LOS ANGELES — Ronald Dantowitz has been looking forward to Monday’s solar eclipse for nearly 40 years.
An astronomer who specializes in solar imaging, he’s been photographing eclipses for more than three decades and will be using 14 cameras to capture Monday’s celestial event.
The cameras have solar filters to capture the eclipse in its partial phases, along with custom modifications that can photograph the corona and light wavelengths invisible to the human eye, allowing scientists to view and study the sun’s temperature and composition in a way only possible during a total eclipse, he said.
Dantowitz, who is based at Dexter Southfield School in Brookline, Mass., is lending his expertise to NOVA’s Eclipse Over America, airing at 9 p.m. Monday (all times are Eastern Daylight) on PBS. That hourlong special, which will incorporate his images, is among extensive coverage planned on TV and online of the first solar eclipse to cross the United States in 99 years.
Still, witnessing totality – when the sun is completely obscured by the moon – is best done with the naked eye, not a camera, Dantowitz said, adding the total eclipse is safe to view without special lenses.
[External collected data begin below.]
## src/rtl/cc20_pkg.sv

```systemverilog
// Shared types, constants and round functions for the ChaCha20 keystream engine.
`default_nettype none

package cc20_pkg;

    localparam int DATA_W      = 64;
    localparam int CNT_W       = 4;
    localparam int CTR_W       = 32;
    localparam int BLOCK_BYTES = 64;
    localparam int BLOCK_W     = 8 * BLOCK_BYTES;
    localparam int KS_OFS_W    = 6;
    localparam int KEY_W       = 256;
    localparam int NONCE_W     = 96;

    localparam logic [3:0][31:0] SIGMA = {
        32'h6b206574, 32'h79622d32, 32'h3320646e, 32'h61707865
    };

    // 16-word ChaCha state, word 0 in the low bits
    typedef logic [15:0][31:0] cc20_state_t;

    typedef struct packed {
        logic [KEY_W-1:0]   key;
        logic [NONCE_W-1:0] nonce;
    } cc20_cfg_t;

    // One queued request: data plus where its keystream comes from
    typedef struct packed {
        logic [DATA_W-1:0]   data;
        logic [CNT_W-1:0]    cnt;
        logic [KS_OFS_W-1:0] ofs;
        logic [CTR_W-1:0]    ctr;
        logic                need_new;
    } cc20_item_t;

    typedef struct packed {
        logic [31:0] a;
        logic [31:0] b;
        logic [31:0] c;
        logic [31:0] d;
    } cc20_qr_t;

    function automatic cc20_qr_t cc20_quarter(input logic [31:0] a, input logic [31:0] b,
                                              input logic [31:0] c, input logic [31:0] d);
        logic [31:0] a1, b1, c1, d1;
        cc20_qr_t r;
        a1 = a + b;  d1 = d ^ a1;  d1 = {d1[15:0], d1[31:16]};
        c1 = c + d1; b1 = b ^ c1;  b1 = {b1[19:0], b1[31:20]};
        a1 = a1 + b1; d1 = d1 ^ a1; d1 = {d1[23:0], d1[31:24]};
        c1 = c1 + d1; b1 = b1 ^ c1; b1 = {b1[24:0], b1[31:25]};
        r.a = a1;
        r.b = b1;
        r.c = c1;
        r.d = d1;
        return r;
    endfunction

    // Column round when diag is 0, diagonal round when diag is 1
    function automatic cc20_state_t cc20_round(input cc20_state_t s, input logic diag);
        cc20_state_t col, dia;
        cc20_qr_t q;
        col = s;
        dia = s;
        for (int i = 0; i < 4; i++) begin
            q = cc20_quarter(s[i], s[4 + i], s[8 + i], s[12 + i]);
            col[i] = q.a; col[4 + i] = q.b; col[8 + i] = q.c; col[12 + i] = q.d;
        end
        for (int i = 0; i < 4; i++) begin
            q = cc20_quarter(s[i], s[4 + ((i + 1) % 4)], s[8 + ((i + 2) % 4)],
                             s[12 + ((i + 3) % 4)]);
            dia[i] = q.a;
            dia[4 + ((i + 1) % 4)]  = q.b;
            dia[8 + ((i + 2) % 4)]  = q.c;
            dia[12 + ((i + 3) % 4)] = q.d;
        end
        return diag ? dia : col;
    endfunction

    function automatic cc20_state_t cc20_init(input cc20_cfg_t cfg, input logic [CTR_W-1:0] ctr);
        cc20_state_t s;
        for (int i = 0; i < 4; i++) s[i] = SIGMA[i];
        for (int i = 0; i < 8; i++) s[4 + i] = cfg.key[32 * i +: 32];
        s[12] = ctr;
        for (int i = 0; i < 3; i++) s[13 + i] = cfg.nonce[32 * i +: 32];
        return s;
    endfunction

    function automatic cc20_state_t cc20_sum(input cc20_state_t a, input cc20_state_t b);
        cc20_state_t s;
        for (int i = 0; i < 16; i++) s[i] = a[i] + b[i];
        return s;
    endfunction

endpackage

`default_nettype wire

```

## src/rtl/cc20_front.sv

```systemverilog
// Front end: accept requests, apply restarts, track word position and block counter.
`default_nettype none

module cc20_front import cc20_pkg::*; #(
    parameter int WORD_BYTES = 8
) (
    input  wire logic               clk,
    input  wire logic               rst_n,
    input  wire logic               in_valid,
    output logic                    in_stall,
    input  wire logic [DATA_W-1:0]  data_in,
    input  wire logic [CNT_W-1:0]   byte_count,
    input  wire logic               first,
    input  wire logic [CTR_W-1:0]   start_counter,
    input  wire logic               q_full,
    output logic                    q_push,
    output cc20_item_t              q_item
);

    localparam int BLOCK_WORDS = BLOCK_BYTES / WORD_BYTES;
    localparam int WP_W        = (BLOCK_WORDS > 1) ? $clog2(BLOCK_WORDS) : 1;
    localparam int LIMIT       = (WORD_BYTES < 8) ? WORD_BYTES : 8;
    localparam int OFS_FULL_W  = KS_OFS_W + 1;
    localparam logic [WP_W-1:0] LAST_WP = WP_W'(BLOCK_WORDS - 1);

    logic [WP_W-1:0]        wp_reg, wp_next, wp_v;
    logic [CTR_W-1:0]       ctr_reg, ctr_next, ctr_v;
    logic                   ready_reg, ready_next, ready_v;
    logic [CNT_W-1:0]       cnt;
    logic [OFS_FULL_W-1:0]  ofs_full;

    always_comb begin
        ctr_v   = ctr_reg;
        wp_v    = wp_reg;
        ready_v = ready_reg;
        if (first) begin
            ctr_v   = start_counter;
            wp_v    = '0;
            ready_v = 1'b0;
        end
        cnt      = (byte_count > CNT_W'(LIMIT)) ? CNT_W'(LIMIT) : byte_count;
        ofs_full = OFS_FULL_W'(wp_v) * OFS_FULL_W'(WORD_BYTES);

        q_item.data     = data_in;
        q_item.cnt      = cnt;
        q_item.ofs      = ofs_full[KS_OFS_W-1:0];
        q_item.ctr      = ctr_v;
        q_item.need_new = !ready_v;

        ctr_next   = ctr_v;
        wp_next    = wp_v;
        ready_next = ready_v;
        // an empty request consumes no keystream
        if (cnt != '0) begin
            if (wp_v == LAST_WP) begin
                wp_next    = '0;
                ctr_next   = ctr_v + CTR_W'(1);
                ready_next = 1'b0;
            end else begin
                wp_next    = wp_v + WP_W'(1);
                ready_next = 1'b1;
            end
        end
    end

    assign in_stall = q_full;
    assign q_push   = in_valid && !q_full;

    always_ff @(posedge clk or negedge rst_n) begin
        if (!rst_n) begin
            wp_reg    <= '0;
            ctr_reg   <= '0;
            ready_reg <= 1'b0;
        end else if (q_push) begin
            wp_reg    <= wp_next;
            ctr_reg   <= ctr_next;
            ready_reg <= ready_next;
        end
    end

endmodule

`default_nettype wire

```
“I have been waiting almost 40 years for this eclipse and although I will be operating 14 cameras during totality, I will certainly take a moment to gaze at the eclipse the same way people have done for thousands of years: with wonder,” he said.
For those not in the 14 states making up the eclipse’s “path of totality,” here’s a look at some of the viewing opportunities online and on TV:
• Eclipse of the Century: CNN plans two hours of livestreaming, 360-degree coverage accessible in virtual reality through Oculus headsets beginning at 1 p.m.
• Eclipse Over America: The PBS science series NOVA is planning a quick turnaround on its eclipse documentary. Senior executive producer Paula S. Apsell said Eclipse Over America delves into why eclipses occur and what scientists can learn from them.
• Great American Eclipse: The Science Channel will broadcast its live coverage from Madras, Ore., with commentary from educators and astronomers from the Lowell Observatory from noon to 4 p.m.
• The Great American Eclipse: David Muir will anchor ABC’s two hours of live coverage, with correspondents reporting from viewing parties across the country.
• Solar Eclipse: Through the Eyes of NASA: NASA will offer hours of coverage online and on NASA Television beginning at noon Eastern. It plans livestreaming of the eclipse beginning at 1 p.m.